Define variable as on device within device code?

This is kinda a silly question, but I can’t quite figure it out just reading documentation. If I have a subroutine

Attributes(device) subroutine test(x)
!variable declaration
a = x * 2
b = a * 2

is there a difference between declaring variables within it
real, device :: a,b
real, device :: x

and

real :: a,b
real :: x

I’ve tested it a little and I can’t seem to find much of a difference, but I’d like to make sure before I do anything stupid.

Technically by adding the “device” attribute you as saying that these variables should be declared in the device’s global memory. Though since they are local scalars, they must be declared in thread local storage so the “device” attribute is essentially ignored.

Here’s the relevant section in the CUDA Fortran Programming Guide:

Variables declared in a device program units may have one of three new attributes: they may be declared to be in device global memory, in constant memory space, in the thread block shared memory, or without any additional attribute they will be allocated in thread local memory. For performance and useability reasons, the value attribute can also be used on scalar dummy arguments so they are passed by value, rather than the Fortran default to pass arguments by reference.

.3.2.1. Device data

A variable or array with the device attribute is defined to reside in the device global memory. The device attribute can be specified with the attributes statement, or as an attribute on the type declaration statement. The following example declares two arrays, a and b, to be device arrays of size 100.

-Mat

Would one need to do it for, say, arrays that are passed up and down between multiple subroutines and functions?

I’m not 100% sure on that, but believe that when calling a device routine from another, the “device” attribute on an array would be implied.

Are you encountering an example that’s not working as expected if “device” is not used?

Not that I can think of, just thought it would be wise to ask just in case. Never hurts to figure out what’s going on at a lower level methinks.

That said I do have a semi-related question about memory locations, should I ask that in a new thread or just put it here?

It’s only really important to device the memory attribute in the “global” routines. “device” for passed in arguments so the data type checking can be correct, and “shared” when you want to use CUDA shared memory. At the “device” level, the program is passing around device pointers and which memory the pointer is stored, global, shared, or even from the stack, would get resolved by the hardware.

That said I do have a semi-related question about memory locations, should I ask that in a new thread or just put it here?

Either way.

When I have multiple threads running doing the same calculation if I do loc(variable) they all output the same location. Is that supposed to be the case? Is the “same” variable across multiple threads stored in the same location in memory? Or is loc the incorrect thing to use to find out where it’s located. I’ve intended to use loc to see if the correct thing was being passed around, but the fact everything is giving the same is throwing me a bit.

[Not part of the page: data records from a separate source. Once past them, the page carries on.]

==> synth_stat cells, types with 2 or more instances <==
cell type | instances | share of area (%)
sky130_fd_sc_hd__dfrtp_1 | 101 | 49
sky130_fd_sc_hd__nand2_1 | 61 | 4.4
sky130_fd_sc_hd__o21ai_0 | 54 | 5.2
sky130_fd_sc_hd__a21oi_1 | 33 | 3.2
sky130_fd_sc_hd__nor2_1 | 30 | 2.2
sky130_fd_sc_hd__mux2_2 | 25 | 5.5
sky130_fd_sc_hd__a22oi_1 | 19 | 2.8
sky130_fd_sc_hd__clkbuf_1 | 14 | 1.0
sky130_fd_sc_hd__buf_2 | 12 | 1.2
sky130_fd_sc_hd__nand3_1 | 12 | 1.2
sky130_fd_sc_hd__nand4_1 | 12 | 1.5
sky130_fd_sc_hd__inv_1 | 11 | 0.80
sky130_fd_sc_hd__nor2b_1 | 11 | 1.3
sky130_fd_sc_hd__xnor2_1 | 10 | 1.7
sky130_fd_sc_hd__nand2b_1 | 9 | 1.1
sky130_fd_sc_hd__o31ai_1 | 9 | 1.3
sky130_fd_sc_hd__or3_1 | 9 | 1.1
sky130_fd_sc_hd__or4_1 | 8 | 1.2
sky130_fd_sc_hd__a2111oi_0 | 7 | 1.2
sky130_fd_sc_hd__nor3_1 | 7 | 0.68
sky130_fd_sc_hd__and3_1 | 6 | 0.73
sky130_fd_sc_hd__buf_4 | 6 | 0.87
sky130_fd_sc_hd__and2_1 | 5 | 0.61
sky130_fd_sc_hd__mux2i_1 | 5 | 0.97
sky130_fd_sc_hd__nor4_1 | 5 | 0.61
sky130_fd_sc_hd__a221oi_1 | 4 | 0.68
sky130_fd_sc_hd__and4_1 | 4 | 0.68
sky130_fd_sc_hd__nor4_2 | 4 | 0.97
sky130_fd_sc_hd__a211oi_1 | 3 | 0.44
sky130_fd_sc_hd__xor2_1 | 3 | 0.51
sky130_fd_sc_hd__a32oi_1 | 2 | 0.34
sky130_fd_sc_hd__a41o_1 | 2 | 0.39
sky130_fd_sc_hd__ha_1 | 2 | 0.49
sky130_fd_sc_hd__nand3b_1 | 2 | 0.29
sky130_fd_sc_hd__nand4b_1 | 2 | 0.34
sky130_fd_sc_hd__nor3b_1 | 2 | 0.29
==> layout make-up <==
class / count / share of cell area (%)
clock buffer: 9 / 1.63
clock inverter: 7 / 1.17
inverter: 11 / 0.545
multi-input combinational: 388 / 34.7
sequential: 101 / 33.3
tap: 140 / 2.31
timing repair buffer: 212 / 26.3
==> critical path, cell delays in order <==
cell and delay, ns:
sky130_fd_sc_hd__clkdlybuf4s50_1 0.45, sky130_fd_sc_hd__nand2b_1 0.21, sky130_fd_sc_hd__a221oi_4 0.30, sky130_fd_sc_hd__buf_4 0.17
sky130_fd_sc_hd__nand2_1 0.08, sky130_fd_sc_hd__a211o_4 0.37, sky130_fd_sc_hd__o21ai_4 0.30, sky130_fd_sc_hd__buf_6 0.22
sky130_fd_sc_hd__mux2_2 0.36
**src/rtl/eth_pkg.sv**
```systemverilog
// Shared Ethernet TX constants and types: CRC-32 seeds, residue and the FCS-append FSM states.
// Purely declarative, so there is no latency and no backpressure.
package eth_pkg;

    localparam logic [31:0] CRC32_INIT    = 32'hFFFF_FFFF;
    localparam logic [31:0] CRC32_RESIDUE = 32'hDEBB_20E3;
    localparam logic [31:0] CRC32_POLY    = 32'hEDB8_8320;
    localparam int          ETH_MIN_FRAME = 60;

    typedef enum logic [1:0] {
        TX_DATA,
        TX_PAD,
        TX_FCS
    } tx_fcs_state_t;

endpackage

```
**src/rtl/eth_tx_fcs_append_if.sv**
```systemverilog
// Byte stream carrying data/valid/last forward and ready backward.
// The master holds data/valid/last stable while ready is low.
interface eth_tx_fcs_append_if;

    logic [7:0] data;
    logic       valid;
    logic       last;
    logic       ready;

    modport master (output data, output valid, output last, input ready);
    modport slave  (input data, input valid, input last, output ready);

endinterface

```
**src/rtl/crc32_8bit.sv**
```systemverilog
// Next-state CRC-32 (reflected 0xEDB88320) for one byte, LSB first.
// Combinational with zero latency; it has no handshake.
module crc32_8bit
    import eth_pkg::*;
(
    input  logic [31:0] i_crc,
    input  logic [7:0]  i_data,
    output logic [31:0] o_crc
);

    logic [31:0] w_crc;

    always_comb begin
        w_crc = i_crc;
        for (int b = 0; b < 8; b++) begin
            w_crc = (w_crc >> 1) ^ (((w_crc[0] ^ i_data[b]) == 1'b1) ? CRC32_POLY : 32'h0);
        end
        o_crc = w_crc;
    end

endmodule

```
**src/rtl/eth_tx_fcs_append.sv**
```systemverilog
// Pads short frames with zeros to MIN_FRAME, then appends the 4-byte FCS. The latency is 1 clk.
// in_ready follows out_ready combinationally and is low during PAD/FCS. The output holds while stalled.
module eth_tx_fcs_append
    import eth_pkg::*;
#(
    parameter int MIN_FRAME = ETH_MIN_FRAME,
    parameter int CNT_W     = 11
) (
    input  logic                   clk,
    input  logic                   reset_n,
    eth_tx_fcs_append_if.slave     in_if,
    eth_tx_fcs_append_if.master    out_if
);

    localparam logic [CNT_W:0] MIN_W = (CNT_W+1)'(MIN_FRAME);

    tx_fcs_state_t    r_state, w_state_nxt;
    logic [31:0]      r_crc, w_crc_nxt, w_crc_upd;
    logic [CNT_W-1:0] r_cnt, w_cnt_nxt, w_cnt_sat;
    logic [CNT_W:0]   w_cnt_inc;
    logic [1:0]       r_fcs_idx, w_fcs_idx_nxt;
    logic [7:0]       r_out_data, w_out_data_nxt;
    logic             r_out_valid, w_out_valid_nxt;
    logic             r_out_last, w_out_last_nxt;
    logic [7:0]       w_crc_in, w_fcs_byte;
    logic             w_adv, w_xfer;

    assign w_adv       = !r_out_valid || out_if.ready;
    assign in_if.ready = reset_n && w_adv && (r_state == TX_DATA);
    assign w_xfer      = in_if.valid && in_if.ready;

    // The counter stops at MIN_FRAME. Long frames therefore never wrap back into padding.
    assign w_cnt_inc  = {1'b0, r_cnt} + 1'b1;
    assign w_cnt_sat  = ({1'b0, r_cnt} >= MIN_W) ? r_cnt : w_cnt_inc[CNT_W-1:0];
    assign w_crc_in   = (r_state == TX_DATA) ? in_if.data : 8'h00;
    assign w_fcs_byte = ~r_crc[{r_fcs_idx, 3'b000} +: 8];

    crc32_8bit u_crc (
        .i_crc  (r_crc),
        .i_data (w_crc_in),
        .o_crc  (w_crc_upd)
    );

    always_ff @(posedge clk) begin
        if (!reset_n) begin
            r_state <= TX_DATA;
        end else begin
            r_state <= w_state_nxt;
        end
    end

    always_comb begin
        w_state_nxt = r_state;
        case (r_state)
            TX_DATA: begin
                if (w_xfer && in_if.last) begin
                    w_state_nxt = (w_cnt_inc < MIN_W) ? TX_PAD : TX_FCS;
                end
            end
            TX_PAD: begin
                if (w_adv && (w_cnt_inc >= MIN_W)) begin
                    w_state_nxt = TX_FCS;
                end
            end
            TX_FCS: begin
                if (w_adv && (r_fcs_idx == 2'd3)) begin
                    w_state_nxt = TX_DATA;
                end
            end
            default: w_state_nxt = TX_DATA;
        endcase
    end

    always_comb begin
        w_out_data_nxt  = r_out_data;
        w_out_valid_nxt = r_out_valid;
        w_out_last_nxt  = r_out_last;
        w_crc_nxt       = r_crc;
        w_cnt_nxt       = r_cnt;
        w_fcs_idx_nxt   = r_fcs_idx;
        case (r_state)
            TX_DATA: begin
                if (w_xfer) begin
                    w_out_data_nxt  = in_if.data;
                    w_out_valid_nxt = 1'b1;
                    w_out_last_nxt  = 1'b0;
                    w_crc_nxt       = w_crc_upd;
                    w_cnt_nxt       = w_cnt_sat;
                end else if (w_adv) begin
                    w_out_valid_nxt = 1'b0;
                    w_out_last_nxt  = 1'b0;
                end
            end
            TX_PAD: begin
                if (w_adv) begin
                    w_out_data_nxt  = 8'h00;
                    w_out_valid_nxt = 1'b1;
                    w_out_last_nxt  = 1'b0;
                    w_crc_nxt       = w_crc_upd;
                    w_cnt_nxt       = w_cnt_sat;
                end
            end
            TX_FCS: begin
                if (w_adv) begin
                    w_out_data_nxt  = w_fcs_byte;
                    w_out_valid_nxt = 1'b1;
                    w_out_last_nxt  = 1'b0;
                    w_fcs_idx_nxt   = r_fcs_idx + 2'd1;
                    // The last FCS byte re-arms the CRC and the counters, so the next frame can start one clk later.
                    if (r_fcs_idx == 2'd3) begin
                        w_out_last_nxt = 1'b1;
                        w_crc_nxt      = CRC32_INIT;
                        w_cnt_nxt      = '0;
                        w_fcs_idx_nxt  = 2'd0;
                    end
                end
            end
            default: begin
                w_out_valid_nxt = 1'b0;
                w_out_last_nxt  = 1'b0;
            end
        endcase
    end

    always_ff @(posedge clk) begin
        if (!reset_n) begin
            r_crc       <= CRC32_INIT;
            r_cnt       <= '0;
            r_fcs_idx   <= 2'd0;
            r_out_data  <= 8'h00;
            r_out_valid <= 1'b0;
            r_out_last  <= 1'b0;
        end else begin
            r_crc       <= w_crc_nxt;
            r_cnt       <= w_cnt_nxt;
            r_fcs_idx   <= w_fcs_idx_nxt;
            r_out_data  <= w_out_data_nxt;
            r_out_valid <= w_out_valid_nxt;
            r_out_last  <= w_out_last_nxt;
        end
    end

    assign out_if.data  = r_out_data;
    assign out_if.valid = r_out_valid;
    assign out_if.last  = r_out_last;

endmodule

```
**src/flat_wrapper.sv**
```systemverilog
// flat-port wrapper written by rule: the top's interface ports become plain ports
module eth_tx_fcs_append_flat import eth_pkg::*;
#(
    parameter int MIN_FRAME = ETH_MIN_FRAME,
    parameter int CNT_W     = 11
)
  (clk, reset_n, in_if_data, in_if_valid, in_if_last, in_if_ready, out_if_data, out_if_valid, out_if_last, out_if_ready);
  eth_tx_fcs_append_if in_if_i ();
  eth_tx_fcs_append_if out_if_i ();
  input  logic clk;
  input  logic reset_n;
  input wire logic [$bits(in_if_i.data)-1:0] in_if_data;
  input wire logic [$bits(in_if_i.valid)-1:0] in_if_valid;
  input wire logic [$bits(in_if_i.last)-1:0] in_if_last;
  output wire logic [$bits(in_if_i.ready)-1:0] in_if_ready;
  output wire logic [$bits(out_if_i.data)-1:0] out_if_data;
  output wire logic [$bits(out_if_i.valid)-1:0] out_if_valid;
  output wire logic [$bits(out_if_i.last)-1:0] out_if_last;
  input wire logic [$bits(out_if_i.ready)-1:0] out_if_ready;
  assign in_if_i.data = in_if_data;
  assign in_if_i.valid = in_if_valid;
  assign in_if_i.last = in_if_last;
  assign in_if_ready = in_if_i.ready;
  assign out_if_data = out_if_i.data;
  assign out_if_valid = out_if_i.valid;
  assign out_if_last = out_if_i.last;
  assign out_if_i.ready = out_if_ready;
  eth_tx_fcs_append #(.MIN_FRAME(MIN_FRAME), .CNT_W(CNT_W)) u_core (.clk(clk), .reset_n(reset_n), .in_if(in_if_i), .out_if(out_if_i));
endmodule
```
`src/rtl/one_pkg.sv`:
```
// ---------------------------------------------------------------------------
// one_pkg
// Shared constants for the `one` adder pipeline and its credit adapter.
//   WIDTH   : operand/result width of the adder
//   LATENCY : adder input-to-output latency in cycles (>= 1)
//   word_t  : one operand/result word
// ---------------------------------------------------------------------------
package one_pkg;

  localparam int WIDTH   = 32;
  localparam int LATENCY = 2;

  typedef logic [WIDTH-1:0] word_t;

endpackage : one_pkg

```
`src/rtl/one_credit_adapter_if.sv`:
```
// ---------------------------------------------------------------------------
// one_credit_adapter_if
// Upstream operand handshake plus downstream result handshake of the adapter.
//   in_valid/in_ready/in_x/in_y     : operand pair channel (into the adapter)
//   out_valid/out_ready/out_data    : sum channel (out of the adapter)
// Modports:
//   slave  : the adapter side
//   master : the producer/consumer side (testbench or parent)
// ---------------------------------------------------------------------------
interface one_credit_adapter_if #(
  parameter int WIDTH = one_pkg::WIDTH
);

  logic             in_valid;
  logic             in_ready;
  logic [WIDTH-1:0] in_x;
  logic [WIDTH-1:0] in_y;
  logic             out_valid;
  logic             out_ready;
  logic [WIDTH-1:0] out_data;

  modport slave (
    input  in_valid, in_x, in_y, out_ready,
    output in_ready, out_valid, out_data
  );

  modport master (
    output in_valid, in_x, in_y, out_ready,
    input  in_ready, out_valid, out_data
  );

endinterface : one_credit_adapter_if

```
`src/rtl/one_credit_adapter_chk.sv`:
```
// ---------------------------------------------------------------------------
// one_credit_adapter_chk
// Simulation-only property for the credit scheme: a pipeline result must never
// arrive while the result FIFO is full.
//   clk, rst_n : clock, asynchronous active-low reset
//   push_i     : adder result being written this cycle
//   full_i     : result FIFO full
// ---------------------------------------------------------------------------
module one_credit_adapter_chk (
  input logic clk,
  input logic rst_n,
  input logic push_i,
  input logic full_i
);

  a_no_overflow : assert property (@(posedge clk) disable iff (!rst_n) !(push_i && full_i))
    else $error("result pushed into full FIFO");

endmodule : one_credit_adapter_chk

```
`src/rtl/one_result_fifo.sv`:
```
// ---------------------------------------------------------------------------
// one_result_fifo
// DEPTH x WIDTH result buffer. Pointers wrap at DEPTH-1, so DEPTH need not be
// a power of two. Control state is reset, storage is not.
//   clk, rst_n   : clock, asynchronous active-low reset
//   push_i       : write push_data_i at the tail
//   pop_i        : drop the head entry
//   count_o      : number of stored entries (0..DEPTH)
//   full_o       : count_o == DEPTH
//   valid_o      : head entry present (count_o != 0)
//   head_o       : head entry data
// ---------------------------------------------------------------------------
module one_result_fifo #(
  parameter  int WIDTH = one_pkg::WIDTH,
  parameter  int DEPTH = 4,
  localparam int CW    = $clog2(DEPTH + 1),
  localparam int PW    = (DEPTH > 1) ? $clog2(DEPTH) : 1
) (
  input  logic             clk,
  input  logic             rst_n,
  input  logic             push_i,
  input  logic [WIDTH-1:0] push_data_i,
  input  logic             pop_i,
  output logic [CW-1:0]    count_o,
  output logic             full_o,
  output logic             valid_o,
  output logic [WIDTH-1:0] head_o
);

  logic [WIDTH-1:0] mem_q [DEPTH];
  logic [PW-1:0]    rd_q, rd_d;
  logic [PW-1:0]    wr_q, wr_d;
  logic [CW-1:0]    cnt_q, cnt_d;

  function automatic logic [PW-1:0] next_ptr(input logic [PW-1:0] p);
    if (p == PW'(DEPTH - 1)) begin
      return '0;
    end else begin
      return p + PW'(1);
    end
  endfunction

  // Next-state for pointers and entry count.
  always_comb begin
    rd_d  = rd_q;
    wr_d  = wr_q;
    cnt_d = cnt_q;
    if (push_i) begin
      wr_d = next_ptr(wr_q);
    end else begin
      wr_d = wr_q;
    end
    if (pop_i) begin
      rd_d = next_ptr(rd_q);
    end else begin
      rd_d = rd_q;
    end
    case ({push_i, pop_i})
      2'b10:   cnt_d = cnt_q + CW'(1);
      2'b01:   cnt_d = cnt_q - CW'(1);
      default: cnt_d = cnt_q;
    endcase
  end

  // Control state register.
  always_ff @(posedge clk or negedge rst_n) begin
    if (!rst_n) begin
      rd_q  <= '0;
      wr_q  <= '0;
      cnt_q <= '0;
    end else begin
      rd_q  <= rd_d;
      wr_q  <= wr_d;
      cnt_q <= cnt_d;
    end
  end

  // Storage write; contents are meaningless until counted.
  always_ff @(posedge clk) begin
    if (push_i) begin
      mem_q[wr_q] <= push_data_i;
    end
  end

  assign count_o = cnt_q;
  assign full_o  = (cnt_q == CW'(DEPTH));
  assign valid_o = (cnt_q != '0);
  assign head_o  = mem_q[rd_q];

endmodule : one_result_fifo

```
`src/rtl/one_credit_adapter.sv`:
```
// ---------------------------------------------------------------------------
// one_credit_adapter
// Valid/ready front end and result buffer around the fixed-latency,
// non-stallable `one` adder (instantiated by the parent). An operand pair is
// only accepted when a FIFO slot is guaranteed for its sum, so the adder never
// has to stall.
//   clk, rst_n : clock, asynchronous active-low reset
//   bus        : operand (in_*) and result (out_*) handshakes, slave side
//   add_x/y    : operands to the adder, combinational copies of in_x/in_y
//   add_out    : adder sum, valid LATENCY cycles after acceptance
//   occupancy  : buffered results + in-flight ops (debug)
// ---------------------------------------------------------------------------
module one_credit_adapter #(
  parameter  int WIDTH   = one_pkg::WIDTH,
  parameter  int LATENCY = one_pkg::LATENCY,
  parameter  int DEPTH   = 4,
  localparam int CW      = $clog2(DEPTH + 1),
  localparam int IW      = $clog2(LATENCY + 1),
  localparam int SW      = CW + 1
) (
  input  logic                  clk,
  input  logic                  rst_n,
  one_credit_adapter_if.slave   bus,
  output logic [WIDTH-1:0]      add_x,
  output logic [WIDTH-1:0]      add_y,
  input  logic [WIDTH-1:0]      add_out,
  output logic [CW-1:0]         occupancy
);

  logic               accept;
  logic               push;
  logic               pop;
  logic [LATENCY-1:0] vld_q, vld_d;
  logic [IW-1:0]      inflight_q, inflight_d;
  logic [CW-1:0]      count;
  logic               full;
  logic [SW-1:0]      credits_used;

  // Credits are counted from registered state only, so out_ready never
  // reaches in_ready combinationally; a freed slot shows up one cycle later.
  assign credits_used = SW'(count) + SW'(inflight_q);
  assign bus.in_ready = (credits_used < SW'(DEPTH));
  assign occupancy    = credits_used[CW-1:0];

  assign accept = bus.in_valid & bus.in_ready;
  assign push   = vld_q[LATENCY-1];
  assign pop    = bus.out_valid & bus.out_ready;

  // The adder runs every cycle; only results tagged by vld_q are kept.
  assign add_x = bus.in_x;
  assign add_y = bus.in_y;

  // Shadow valid pipe and in-flight counter next-state.
  always_comb begin
    vld_d      = '0;
    inflight_d = inflight_q;
    vld_d[0]   = accept;
    for (int i = 1; i < LATENCY; i++) begin
      vld_d[i] = vld_q[i-1];
    end
    case ({accept, push})
      2'b10:   inflight_d = inflight_q + IW'(1);
      2'b01:   inflight_d = inflight_q - IW'(1);
      default: inflight_d = inflight_q;
    endcase
  end

  // Shadow valid pipe and in-flight counter registers.
  always_ff @(posedge clk or negedge rst_n) begin
    if (!rst_n) begin
      vld_q      <= '0;
      inflight_q <= '0;
    end else begin
      vld_q      <= vld_d;
      inflight_q <= inflight_d;
    end
  end

  one_result_fifo #(
    .WIDTH (WIDTH),
    .DEPTH (DEPTH)
  ) u_fifo (
    .clk         (clk),
    .rst_n       (rst_n),
    .push_i      (push),
    .push_data_i (add_out),
    .pop_i       (pop),
    .count_o     (count),
    .full_o      (full),
    .valid_o     (bus.out_valid),
    .head_o      (bus.out_data)
  );

  one_credit_adapter_chk u_chk (
    .clk    (clk),
    .rst_n  (rst_n),
    .push_i (push),
    .full_i (full)
  );

endmodule : one_credit_adapter

```
`src/flat_wrapper.sv`:
```
// flat-port wrapper written by rule: the top's interface ports become plain ports
module one_credit_adapter_flat 
#(
  parameter  int WIDTH   = one_pkg::WIDTH,
  parameter  int LATENCY = one_pkg::LATENCY,
  parameter  int DEPTH   = 4,
  localparam int CW      = $clog2(DEPTH + 1),
  localparam int IW      = $clog2(LATENCY + 1),
  localparam int SW      = CW + 1
)
  (clk, rst_n, add_x, add_y, add_out, occupancy, bus_in_valid, bus_in_x, bus_in_y, bus_out_ready, bus_in_ready, bus_out_valid, bus_out_data);
  one_credit_adapter_if #(.WIDTH(WIDTH)) bus_i ();
  input  logic clk;
  input  logic rst_n;
  output logic [WIDTH-1:0] add_x;
  output logic [WIDTH-1:0] add_y;
  input  logic [WIDTH-1:0] add_out;
  output logic [CW-1:0] occupancy;
  input wire logic [$bits(bus_i.in_valid)-1:0] bus_in_valid;
  input wire logic [$bits(bus_i.in_x)-1:0] bus_in_x;
  input wire logic [$bits(bus_i.in_y)-1:0] bus_in_y;
  input wire logic [$bits(bus_i.out_ready)-1:0] bus_out_ready;
  output wire logic [$bits(bus_i.in_ready)-1:0] bus_in_ready;
  output wire logic [$bits(bus_i.out_valid)-1:0] bus_out_valid;
  output wire logic [$bits(bus_i.out_data)-1:0] bus_out_data;
  assign bus_i.in_valid = bus_in_valid;
  assign bus_i.in_x = bus_in_x;
  assign bus_i.in_y = bus_in_y;
  assign bus_i.out_ready = bus_out_ready;
  assign bus_in_ready = bus_i.in_ready;
  assign bus_out_valid = bus_i.out_valid;
  assign bus_out_data = bus_i.out_data;
  one_credit_adapter #(.WIDTH(WIDTH), .LATENCY(LATENCY), .DEPTH(DEPTH)) u_core (.clk(clk), .rst_n(rst_n), .bus(bus_i), .add_x(add_x), .add_y(add_y), .add_out(add_out), .occupancy(occupancy));
endmodule
```
### config.mk
export PLATFORM = sky130hd
export DESIGN_NAME = control_sequencer
export DESIGN_NICKNAME = d
export VERILOG_FILES = /design/src/rtl/sap_pkg.sv /design/src/rtl/flag_reg.sv /design/src/rtl/control_sequencer.sv
export SDC_FILE = /design/constraint.sdc
export NUM_CORES = 1
export LEC_CHECK = 0
export BUFFER_PORTS_ARGS = -buffer_cell sky130_fd_sc_hd__clkbuf_2
export CORE_MARGIN = 1
export CORE_UTILIZATION = 35
export CTS_CLUSTER_DIAMETER = 40
export DETAILED_ROUTE_END_ITERATION = 16
export REMOVE_ABC_BUFFERS = 1
export SKIP_CTS_REPAIR_TIMING = 1
export SLEW_MARGIN = 10
export SYNTH_ARGS = -nofsm -noshare
export SYNTH_HDL_FRONTEND = slang
export SYNTH_SLANG_ARGS = --single-unit
### constraint.sdc
create_clock -name clk -period 1.8 [get_ports clk]
set_input_delay 0.09 -clock clk [delete_from_list [all_inputs] [get_ports clk]]
set_output_delay 0.09 -clock clk [all_outputs]
set_load 0.01 [all_outputs]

For global arrays, this would make sense, though I’ve not tried using LOC on a local variable before. Just tired and see the same thing.

My best guess is that since local variables are stored in registers, the addresses may look the same but resolve to an individual thread’s register. If you need a more definitive answer, I’ll need to do some research to confirm.

No that’s fine, that makes sense. Is there an easy way then to check that the proper chunk of memory is being moved around? Or that it’s not crossing variables? I just wanted to make sure I wrote it all up correctly so being able to check that things are different or the same in location is helpful, but if there’s no easy way that’s fine.

It’s not something that I’ve even worried about, at least not at runtime, so haven’t really thought about this. Local variables are private so there’s no possibility of crossing. Gang private variables are shared amongst the vectors in the gang so there’s some possibility, but you should be able to inspect the code rather than checking addresses to ensure that the proper index is being accessed by each vector. Global variables are shared, but again, you can look at how indices are being accessed to ensure that there’s no race condition. If there is a collision, you’d use atomics to ensure the read/writes are seen by all other threads.

Okay, good to know. I appreciate your time.